Exercise inputs Start Marker

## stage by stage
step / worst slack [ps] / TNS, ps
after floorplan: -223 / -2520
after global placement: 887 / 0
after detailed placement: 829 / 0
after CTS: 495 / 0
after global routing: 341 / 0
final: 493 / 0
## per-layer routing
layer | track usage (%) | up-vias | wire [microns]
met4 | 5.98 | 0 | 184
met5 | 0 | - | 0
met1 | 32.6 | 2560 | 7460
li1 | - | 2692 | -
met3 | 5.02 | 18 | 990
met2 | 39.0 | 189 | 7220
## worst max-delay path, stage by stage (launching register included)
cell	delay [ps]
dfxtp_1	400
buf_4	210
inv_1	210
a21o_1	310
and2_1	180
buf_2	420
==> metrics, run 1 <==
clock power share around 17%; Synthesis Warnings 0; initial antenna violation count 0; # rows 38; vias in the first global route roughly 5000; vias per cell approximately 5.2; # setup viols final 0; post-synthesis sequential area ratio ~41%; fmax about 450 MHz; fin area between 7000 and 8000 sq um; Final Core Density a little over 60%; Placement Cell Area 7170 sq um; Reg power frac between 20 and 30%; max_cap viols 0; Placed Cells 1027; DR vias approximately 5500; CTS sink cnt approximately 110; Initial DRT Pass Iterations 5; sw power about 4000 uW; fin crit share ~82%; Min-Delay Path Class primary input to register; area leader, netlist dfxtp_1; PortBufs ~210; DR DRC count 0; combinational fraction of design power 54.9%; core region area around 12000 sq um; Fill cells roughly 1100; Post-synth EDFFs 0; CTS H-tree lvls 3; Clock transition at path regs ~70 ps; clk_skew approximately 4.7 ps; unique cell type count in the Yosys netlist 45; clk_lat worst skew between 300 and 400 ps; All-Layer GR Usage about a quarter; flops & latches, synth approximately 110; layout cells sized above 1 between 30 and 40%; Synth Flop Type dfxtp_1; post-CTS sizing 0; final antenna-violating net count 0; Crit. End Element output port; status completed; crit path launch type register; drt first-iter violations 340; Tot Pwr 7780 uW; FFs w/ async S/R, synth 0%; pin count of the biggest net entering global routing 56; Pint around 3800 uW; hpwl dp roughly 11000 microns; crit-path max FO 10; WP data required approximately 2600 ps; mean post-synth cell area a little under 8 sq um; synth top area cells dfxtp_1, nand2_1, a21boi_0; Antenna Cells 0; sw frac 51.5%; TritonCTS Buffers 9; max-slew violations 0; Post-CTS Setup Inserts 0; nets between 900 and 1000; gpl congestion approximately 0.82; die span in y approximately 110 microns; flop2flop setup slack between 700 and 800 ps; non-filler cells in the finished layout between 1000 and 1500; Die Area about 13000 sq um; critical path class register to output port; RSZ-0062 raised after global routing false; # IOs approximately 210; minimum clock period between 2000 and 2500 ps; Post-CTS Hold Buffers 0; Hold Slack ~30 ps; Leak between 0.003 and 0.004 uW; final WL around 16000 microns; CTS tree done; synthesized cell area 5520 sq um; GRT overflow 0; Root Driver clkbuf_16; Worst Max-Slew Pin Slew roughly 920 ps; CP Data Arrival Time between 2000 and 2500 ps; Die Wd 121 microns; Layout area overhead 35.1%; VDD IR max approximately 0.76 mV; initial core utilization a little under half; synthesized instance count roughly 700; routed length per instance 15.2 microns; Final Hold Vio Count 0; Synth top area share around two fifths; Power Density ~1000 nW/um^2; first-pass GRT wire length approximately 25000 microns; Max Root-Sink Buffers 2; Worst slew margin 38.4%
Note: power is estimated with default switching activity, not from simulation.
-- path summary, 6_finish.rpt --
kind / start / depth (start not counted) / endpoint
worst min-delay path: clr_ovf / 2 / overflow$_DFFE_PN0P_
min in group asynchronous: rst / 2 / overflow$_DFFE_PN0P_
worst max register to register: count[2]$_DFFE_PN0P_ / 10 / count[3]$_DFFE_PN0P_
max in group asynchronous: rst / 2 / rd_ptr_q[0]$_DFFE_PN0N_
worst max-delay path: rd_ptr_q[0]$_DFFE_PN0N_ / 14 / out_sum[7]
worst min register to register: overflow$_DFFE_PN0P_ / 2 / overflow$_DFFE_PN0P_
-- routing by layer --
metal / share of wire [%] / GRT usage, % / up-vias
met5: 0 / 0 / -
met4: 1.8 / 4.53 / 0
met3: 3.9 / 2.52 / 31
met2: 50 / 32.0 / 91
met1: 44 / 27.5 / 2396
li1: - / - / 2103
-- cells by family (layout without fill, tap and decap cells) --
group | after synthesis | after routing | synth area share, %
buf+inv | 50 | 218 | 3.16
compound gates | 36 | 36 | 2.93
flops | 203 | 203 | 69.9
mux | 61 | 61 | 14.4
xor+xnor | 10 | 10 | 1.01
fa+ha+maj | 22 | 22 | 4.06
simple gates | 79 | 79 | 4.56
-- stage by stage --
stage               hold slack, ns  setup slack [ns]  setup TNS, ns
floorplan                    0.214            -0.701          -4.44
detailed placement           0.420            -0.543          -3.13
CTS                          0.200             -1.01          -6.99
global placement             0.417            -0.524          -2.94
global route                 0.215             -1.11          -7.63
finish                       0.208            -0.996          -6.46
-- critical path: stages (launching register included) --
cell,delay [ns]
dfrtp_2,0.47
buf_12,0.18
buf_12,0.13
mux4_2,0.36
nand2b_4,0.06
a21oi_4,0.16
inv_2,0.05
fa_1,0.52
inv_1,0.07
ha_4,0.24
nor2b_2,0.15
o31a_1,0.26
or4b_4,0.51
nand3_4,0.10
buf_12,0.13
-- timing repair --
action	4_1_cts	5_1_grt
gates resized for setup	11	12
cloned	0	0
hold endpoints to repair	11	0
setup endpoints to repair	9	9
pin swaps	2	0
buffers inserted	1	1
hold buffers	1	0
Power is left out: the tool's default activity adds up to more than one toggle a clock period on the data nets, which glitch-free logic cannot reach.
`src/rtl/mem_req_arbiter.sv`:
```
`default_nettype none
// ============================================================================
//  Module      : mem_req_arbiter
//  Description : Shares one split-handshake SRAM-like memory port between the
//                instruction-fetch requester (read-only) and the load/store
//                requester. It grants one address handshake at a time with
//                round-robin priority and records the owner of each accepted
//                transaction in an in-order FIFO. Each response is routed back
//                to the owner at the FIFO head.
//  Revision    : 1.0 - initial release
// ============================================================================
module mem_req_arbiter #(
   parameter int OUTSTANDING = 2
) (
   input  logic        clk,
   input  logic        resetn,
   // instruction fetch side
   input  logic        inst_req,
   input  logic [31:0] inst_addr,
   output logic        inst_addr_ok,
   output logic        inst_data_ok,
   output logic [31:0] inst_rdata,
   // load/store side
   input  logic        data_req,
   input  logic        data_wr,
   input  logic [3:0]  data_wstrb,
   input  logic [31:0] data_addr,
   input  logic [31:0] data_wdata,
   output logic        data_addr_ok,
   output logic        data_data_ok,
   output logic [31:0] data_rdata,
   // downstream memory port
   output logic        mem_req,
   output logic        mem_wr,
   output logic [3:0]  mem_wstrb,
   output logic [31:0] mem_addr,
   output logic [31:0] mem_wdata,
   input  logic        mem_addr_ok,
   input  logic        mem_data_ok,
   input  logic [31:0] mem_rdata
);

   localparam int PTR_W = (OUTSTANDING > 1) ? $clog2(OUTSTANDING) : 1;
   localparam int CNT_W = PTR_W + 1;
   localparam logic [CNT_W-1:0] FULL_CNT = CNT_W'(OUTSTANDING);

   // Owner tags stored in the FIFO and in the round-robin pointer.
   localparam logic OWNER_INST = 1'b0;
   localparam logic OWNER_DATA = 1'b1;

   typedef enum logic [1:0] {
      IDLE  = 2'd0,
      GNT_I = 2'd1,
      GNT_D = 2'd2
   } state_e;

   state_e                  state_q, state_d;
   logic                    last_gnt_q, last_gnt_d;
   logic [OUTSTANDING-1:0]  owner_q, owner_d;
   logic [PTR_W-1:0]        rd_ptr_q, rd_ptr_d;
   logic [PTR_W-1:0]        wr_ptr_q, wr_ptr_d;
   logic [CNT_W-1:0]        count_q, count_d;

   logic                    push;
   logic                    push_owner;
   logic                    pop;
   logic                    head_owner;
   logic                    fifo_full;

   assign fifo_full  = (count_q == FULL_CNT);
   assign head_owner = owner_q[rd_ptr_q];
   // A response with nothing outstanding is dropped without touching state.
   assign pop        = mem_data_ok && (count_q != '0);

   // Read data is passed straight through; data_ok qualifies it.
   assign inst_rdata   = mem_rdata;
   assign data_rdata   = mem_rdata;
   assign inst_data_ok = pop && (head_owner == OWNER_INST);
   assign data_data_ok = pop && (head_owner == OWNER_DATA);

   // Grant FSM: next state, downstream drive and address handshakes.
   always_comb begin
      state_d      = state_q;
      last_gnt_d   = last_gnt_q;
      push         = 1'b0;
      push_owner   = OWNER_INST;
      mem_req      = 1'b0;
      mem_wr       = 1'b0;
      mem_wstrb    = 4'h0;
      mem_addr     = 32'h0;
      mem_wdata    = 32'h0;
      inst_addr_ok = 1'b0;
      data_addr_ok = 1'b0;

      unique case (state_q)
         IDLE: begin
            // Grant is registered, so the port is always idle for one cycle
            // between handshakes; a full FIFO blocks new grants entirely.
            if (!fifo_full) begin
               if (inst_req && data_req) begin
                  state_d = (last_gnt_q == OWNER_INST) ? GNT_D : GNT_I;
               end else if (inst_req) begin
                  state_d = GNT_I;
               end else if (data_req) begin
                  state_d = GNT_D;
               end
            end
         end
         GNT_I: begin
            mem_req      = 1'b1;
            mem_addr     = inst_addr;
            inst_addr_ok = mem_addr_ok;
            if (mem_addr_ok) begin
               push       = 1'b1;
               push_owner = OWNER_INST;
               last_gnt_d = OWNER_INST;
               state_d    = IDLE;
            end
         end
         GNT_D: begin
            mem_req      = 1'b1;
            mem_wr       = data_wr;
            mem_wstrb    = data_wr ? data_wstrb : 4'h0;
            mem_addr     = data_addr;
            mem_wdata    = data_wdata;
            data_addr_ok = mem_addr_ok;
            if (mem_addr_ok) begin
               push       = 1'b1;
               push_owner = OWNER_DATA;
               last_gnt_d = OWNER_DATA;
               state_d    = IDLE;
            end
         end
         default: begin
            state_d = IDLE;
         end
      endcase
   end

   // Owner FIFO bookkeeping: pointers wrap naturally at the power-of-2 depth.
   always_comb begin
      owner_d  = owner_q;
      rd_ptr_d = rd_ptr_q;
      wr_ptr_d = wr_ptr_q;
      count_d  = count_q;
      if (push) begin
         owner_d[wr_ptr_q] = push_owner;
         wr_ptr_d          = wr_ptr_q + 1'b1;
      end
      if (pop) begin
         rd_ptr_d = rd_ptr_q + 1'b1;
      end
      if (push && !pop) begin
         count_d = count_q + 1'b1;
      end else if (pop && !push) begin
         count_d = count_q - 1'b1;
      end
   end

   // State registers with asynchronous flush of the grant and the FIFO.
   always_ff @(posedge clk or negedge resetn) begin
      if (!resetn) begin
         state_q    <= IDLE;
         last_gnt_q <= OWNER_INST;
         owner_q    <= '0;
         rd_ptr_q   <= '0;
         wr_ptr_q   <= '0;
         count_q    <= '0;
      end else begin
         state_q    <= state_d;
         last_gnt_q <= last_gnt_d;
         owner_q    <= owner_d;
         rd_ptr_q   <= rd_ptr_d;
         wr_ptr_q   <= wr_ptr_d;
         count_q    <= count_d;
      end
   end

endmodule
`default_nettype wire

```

Exercise inputs End Marker
Exercise inputs Start Marker

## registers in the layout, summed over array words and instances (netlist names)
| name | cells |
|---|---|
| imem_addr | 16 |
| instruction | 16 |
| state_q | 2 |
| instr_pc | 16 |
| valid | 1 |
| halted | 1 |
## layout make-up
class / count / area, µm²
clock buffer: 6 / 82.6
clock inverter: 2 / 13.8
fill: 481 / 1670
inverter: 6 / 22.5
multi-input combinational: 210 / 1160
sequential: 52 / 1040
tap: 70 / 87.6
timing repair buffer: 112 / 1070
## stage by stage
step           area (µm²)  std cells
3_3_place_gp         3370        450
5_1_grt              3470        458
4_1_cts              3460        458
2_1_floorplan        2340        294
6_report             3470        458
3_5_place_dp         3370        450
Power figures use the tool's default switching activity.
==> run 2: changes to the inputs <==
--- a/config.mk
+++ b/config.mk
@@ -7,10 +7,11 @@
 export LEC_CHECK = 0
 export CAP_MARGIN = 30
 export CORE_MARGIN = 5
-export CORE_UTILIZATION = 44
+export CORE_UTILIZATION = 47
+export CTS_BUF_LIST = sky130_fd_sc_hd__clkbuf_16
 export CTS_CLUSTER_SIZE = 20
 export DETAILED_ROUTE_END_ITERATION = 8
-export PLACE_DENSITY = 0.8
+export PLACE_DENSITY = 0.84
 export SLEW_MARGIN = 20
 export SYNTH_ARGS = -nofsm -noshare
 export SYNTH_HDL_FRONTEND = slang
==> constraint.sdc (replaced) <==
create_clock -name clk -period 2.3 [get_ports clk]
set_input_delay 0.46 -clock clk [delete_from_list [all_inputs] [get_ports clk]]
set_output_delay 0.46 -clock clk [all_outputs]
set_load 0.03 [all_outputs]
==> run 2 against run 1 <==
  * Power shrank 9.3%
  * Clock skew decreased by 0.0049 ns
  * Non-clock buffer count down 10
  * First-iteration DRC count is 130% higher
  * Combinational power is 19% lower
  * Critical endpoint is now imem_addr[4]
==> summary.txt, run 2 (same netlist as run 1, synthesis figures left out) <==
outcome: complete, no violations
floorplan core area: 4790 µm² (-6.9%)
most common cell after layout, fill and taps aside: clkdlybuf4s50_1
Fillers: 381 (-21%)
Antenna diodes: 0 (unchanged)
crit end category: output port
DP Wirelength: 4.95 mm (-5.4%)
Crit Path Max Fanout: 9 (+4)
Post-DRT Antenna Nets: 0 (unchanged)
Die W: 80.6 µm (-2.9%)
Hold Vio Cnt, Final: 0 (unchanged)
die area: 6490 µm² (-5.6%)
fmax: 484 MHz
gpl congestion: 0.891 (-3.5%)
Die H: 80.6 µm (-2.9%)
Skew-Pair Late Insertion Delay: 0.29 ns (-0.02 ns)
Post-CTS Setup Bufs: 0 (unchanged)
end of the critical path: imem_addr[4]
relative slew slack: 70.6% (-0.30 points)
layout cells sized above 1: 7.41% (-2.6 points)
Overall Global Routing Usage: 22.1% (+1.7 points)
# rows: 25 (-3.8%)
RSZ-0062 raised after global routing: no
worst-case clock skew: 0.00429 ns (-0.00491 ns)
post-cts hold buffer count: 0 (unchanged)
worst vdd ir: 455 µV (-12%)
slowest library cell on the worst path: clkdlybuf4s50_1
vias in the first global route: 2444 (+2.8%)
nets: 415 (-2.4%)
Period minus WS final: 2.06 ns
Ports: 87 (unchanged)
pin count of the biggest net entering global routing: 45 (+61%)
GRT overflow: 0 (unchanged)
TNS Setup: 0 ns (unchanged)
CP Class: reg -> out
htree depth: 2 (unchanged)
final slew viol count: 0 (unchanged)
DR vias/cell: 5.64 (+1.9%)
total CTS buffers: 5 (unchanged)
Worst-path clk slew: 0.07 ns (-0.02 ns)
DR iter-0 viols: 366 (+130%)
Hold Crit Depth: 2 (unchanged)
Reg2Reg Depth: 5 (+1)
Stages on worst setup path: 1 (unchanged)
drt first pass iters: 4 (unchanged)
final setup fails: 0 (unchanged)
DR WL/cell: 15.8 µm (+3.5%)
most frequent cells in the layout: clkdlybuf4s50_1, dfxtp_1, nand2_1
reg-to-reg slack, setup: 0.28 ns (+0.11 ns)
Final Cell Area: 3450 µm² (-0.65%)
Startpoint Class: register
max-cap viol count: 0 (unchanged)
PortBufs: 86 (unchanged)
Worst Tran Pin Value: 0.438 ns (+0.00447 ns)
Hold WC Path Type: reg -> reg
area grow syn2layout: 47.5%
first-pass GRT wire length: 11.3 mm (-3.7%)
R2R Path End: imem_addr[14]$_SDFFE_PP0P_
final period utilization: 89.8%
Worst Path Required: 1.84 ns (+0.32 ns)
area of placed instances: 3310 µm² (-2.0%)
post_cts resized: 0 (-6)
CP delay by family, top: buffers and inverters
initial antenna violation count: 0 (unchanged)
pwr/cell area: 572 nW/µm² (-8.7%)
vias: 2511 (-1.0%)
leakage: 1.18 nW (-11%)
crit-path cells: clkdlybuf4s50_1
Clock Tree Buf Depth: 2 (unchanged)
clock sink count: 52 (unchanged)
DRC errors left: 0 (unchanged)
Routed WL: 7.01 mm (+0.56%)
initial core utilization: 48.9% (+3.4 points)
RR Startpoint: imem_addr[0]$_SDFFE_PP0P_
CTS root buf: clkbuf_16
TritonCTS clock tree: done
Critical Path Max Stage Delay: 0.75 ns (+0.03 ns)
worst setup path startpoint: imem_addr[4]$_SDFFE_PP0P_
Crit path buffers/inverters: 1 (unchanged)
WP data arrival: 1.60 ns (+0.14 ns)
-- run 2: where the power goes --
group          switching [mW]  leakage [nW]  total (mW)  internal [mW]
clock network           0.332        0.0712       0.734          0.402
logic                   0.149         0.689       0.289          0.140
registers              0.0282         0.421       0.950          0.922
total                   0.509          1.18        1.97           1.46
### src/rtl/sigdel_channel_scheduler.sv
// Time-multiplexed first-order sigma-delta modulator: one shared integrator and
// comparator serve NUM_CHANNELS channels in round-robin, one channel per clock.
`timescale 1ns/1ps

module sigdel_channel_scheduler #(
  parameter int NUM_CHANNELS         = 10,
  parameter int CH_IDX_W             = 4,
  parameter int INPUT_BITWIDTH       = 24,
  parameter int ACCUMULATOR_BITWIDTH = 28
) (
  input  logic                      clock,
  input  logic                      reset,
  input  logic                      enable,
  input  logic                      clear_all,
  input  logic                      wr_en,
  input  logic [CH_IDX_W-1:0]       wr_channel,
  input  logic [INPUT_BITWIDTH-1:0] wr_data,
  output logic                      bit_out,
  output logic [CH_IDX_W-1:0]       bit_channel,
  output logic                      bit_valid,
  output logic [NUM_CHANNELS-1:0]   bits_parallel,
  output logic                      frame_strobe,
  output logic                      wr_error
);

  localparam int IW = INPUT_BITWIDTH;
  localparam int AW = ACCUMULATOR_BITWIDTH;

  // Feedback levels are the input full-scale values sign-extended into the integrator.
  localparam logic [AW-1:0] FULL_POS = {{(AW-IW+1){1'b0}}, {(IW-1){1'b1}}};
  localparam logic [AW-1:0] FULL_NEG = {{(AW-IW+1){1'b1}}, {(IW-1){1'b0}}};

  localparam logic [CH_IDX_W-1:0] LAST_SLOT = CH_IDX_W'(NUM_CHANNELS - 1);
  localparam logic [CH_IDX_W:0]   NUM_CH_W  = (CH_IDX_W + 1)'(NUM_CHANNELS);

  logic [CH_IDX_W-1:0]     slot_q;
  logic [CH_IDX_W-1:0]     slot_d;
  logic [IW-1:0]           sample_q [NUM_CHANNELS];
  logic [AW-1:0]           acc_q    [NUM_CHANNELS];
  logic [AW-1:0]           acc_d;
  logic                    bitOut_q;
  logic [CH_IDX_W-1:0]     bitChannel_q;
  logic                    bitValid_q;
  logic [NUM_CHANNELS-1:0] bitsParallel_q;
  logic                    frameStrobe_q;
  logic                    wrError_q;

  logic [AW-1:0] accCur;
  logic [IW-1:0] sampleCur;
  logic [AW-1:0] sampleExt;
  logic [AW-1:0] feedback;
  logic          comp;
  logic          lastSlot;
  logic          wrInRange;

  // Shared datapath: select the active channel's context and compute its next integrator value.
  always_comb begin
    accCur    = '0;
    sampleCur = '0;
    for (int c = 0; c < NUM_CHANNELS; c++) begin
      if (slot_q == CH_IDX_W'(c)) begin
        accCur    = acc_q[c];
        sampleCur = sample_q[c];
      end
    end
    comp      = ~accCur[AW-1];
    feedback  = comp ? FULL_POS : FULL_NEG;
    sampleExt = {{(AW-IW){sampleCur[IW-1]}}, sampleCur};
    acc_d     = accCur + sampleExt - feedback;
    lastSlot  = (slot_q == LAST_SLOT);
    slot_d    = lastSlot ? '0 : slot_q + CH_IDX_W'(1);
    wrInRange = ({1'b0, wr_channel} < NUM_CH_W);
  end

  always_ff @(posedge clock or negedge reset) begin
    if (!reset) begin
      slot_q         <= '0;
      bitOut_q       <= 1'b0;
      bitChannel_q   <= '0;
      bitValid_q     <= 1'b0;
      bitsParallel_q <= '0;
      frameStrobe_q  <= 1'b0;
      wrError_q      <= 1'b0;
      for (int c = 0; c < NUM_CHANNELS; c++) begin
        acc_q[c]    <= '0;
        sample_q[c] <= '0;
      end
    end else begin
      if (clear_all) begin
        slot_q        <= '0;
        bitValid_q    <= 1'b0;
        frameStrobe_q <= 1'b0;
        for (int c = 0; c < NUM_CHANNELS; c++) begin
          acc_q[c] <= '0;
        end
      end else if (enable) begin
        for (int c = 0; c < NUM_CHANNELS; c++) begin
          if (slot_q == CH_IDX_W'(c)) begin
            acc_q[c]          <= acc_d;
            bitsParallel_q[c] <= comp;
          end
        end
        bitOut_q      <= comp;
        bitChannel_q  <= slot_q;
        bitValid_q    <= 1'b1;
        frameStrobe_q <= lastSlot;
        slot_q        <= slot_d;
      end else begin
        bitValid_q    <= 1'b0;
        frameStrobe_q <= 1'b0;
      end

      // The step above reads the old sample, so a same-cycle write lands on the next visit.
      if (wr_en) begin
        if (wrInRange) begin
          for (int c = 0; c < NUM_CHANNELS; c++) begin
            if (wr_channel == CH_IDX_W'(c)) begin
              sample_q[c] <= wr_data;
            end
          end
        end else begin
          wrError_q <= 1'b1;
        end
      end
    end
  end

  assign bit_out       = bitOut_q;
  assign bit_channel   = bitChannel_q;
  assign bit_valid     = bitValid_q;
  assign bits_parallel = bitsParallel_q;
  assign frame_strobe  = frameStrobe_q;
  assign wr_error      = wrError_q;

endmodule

Exercise inputs End Marker
Exercise inputs Start Marker

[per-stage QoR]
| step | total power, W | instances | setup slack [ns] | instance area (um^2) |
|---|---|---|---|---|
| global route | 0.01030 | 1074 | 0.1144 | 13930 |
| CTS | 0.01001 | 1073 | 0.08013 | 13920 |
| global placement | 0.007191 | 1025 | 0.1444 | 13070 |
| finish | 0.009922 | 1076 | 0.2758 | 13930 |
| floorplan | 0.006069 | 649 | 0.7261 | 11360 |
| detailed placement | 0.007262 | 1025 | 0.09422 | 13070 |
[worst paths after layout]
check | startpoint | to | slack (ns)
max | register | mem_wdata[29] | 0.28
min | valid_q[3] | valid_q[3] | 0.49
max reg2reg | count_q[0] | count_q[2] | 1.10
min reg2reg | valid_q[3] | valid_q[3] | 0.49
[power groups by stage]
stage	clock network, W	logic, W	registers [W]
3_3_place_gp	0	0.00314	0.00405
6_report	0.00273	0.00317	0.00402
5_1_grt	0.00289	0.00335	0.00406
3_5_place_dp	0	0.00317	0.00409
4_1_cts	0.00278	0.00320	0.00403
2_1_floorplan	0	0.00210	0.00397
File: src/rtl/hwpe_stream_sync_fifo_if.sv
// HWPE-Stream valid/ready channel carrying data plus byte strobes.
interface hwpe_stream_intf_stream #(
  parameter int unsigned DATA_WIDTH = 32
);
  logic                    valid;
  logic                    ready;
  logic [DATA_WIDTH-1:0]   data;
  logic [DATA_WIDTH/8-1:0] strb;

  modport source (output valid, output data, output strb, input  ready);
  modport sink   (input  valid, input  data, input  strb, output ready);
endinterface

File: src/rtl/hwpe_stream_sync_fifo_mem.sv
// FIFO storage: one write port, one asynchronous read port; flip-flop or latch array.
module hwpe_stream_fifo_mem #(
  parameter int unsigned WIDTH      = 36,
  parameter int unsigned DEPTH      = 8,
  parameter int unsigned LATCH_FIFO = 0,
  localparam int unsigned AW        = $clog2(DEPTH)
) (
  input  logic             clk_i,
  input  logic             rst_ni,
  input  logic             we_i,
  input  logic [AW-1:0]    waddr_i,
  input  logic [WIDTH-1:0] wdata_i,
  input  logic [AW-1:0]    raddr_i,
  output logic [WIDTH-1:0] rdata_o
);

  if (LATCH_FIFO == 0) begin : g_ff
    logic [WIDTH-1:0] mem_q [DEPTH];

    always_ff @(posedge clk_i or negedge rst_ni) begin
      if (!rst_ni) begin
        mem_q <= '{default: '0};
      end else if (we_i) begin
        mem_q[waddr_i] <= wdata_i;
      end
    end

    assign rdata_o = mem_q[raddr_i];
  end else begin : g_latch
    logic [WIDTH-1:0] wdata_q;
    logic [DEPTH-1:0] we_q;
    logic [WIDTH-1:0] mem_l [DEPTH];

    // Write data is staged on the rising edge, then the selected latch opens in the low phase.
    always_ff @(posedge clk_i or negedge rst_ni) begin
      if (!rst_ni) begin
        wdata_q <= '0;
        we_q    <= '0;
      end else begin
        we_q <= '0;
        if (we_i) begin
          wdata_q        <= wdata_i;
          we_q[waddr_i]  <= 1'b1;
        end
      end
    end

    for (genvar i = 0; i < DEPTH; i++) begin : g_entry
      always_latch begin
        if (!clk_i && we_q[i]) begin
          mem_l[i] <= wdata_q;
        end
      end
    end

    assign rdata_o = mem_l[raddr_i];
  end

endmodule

Exercise inputs End Marker

Assignment:
Your response should be the lines of the entries above that include the string "summary".

Problem solution:
-- path summary, 6_finish.rpt --
==> summary.txt, run 2 (same netlist as run 1, synthesis figures left out) <==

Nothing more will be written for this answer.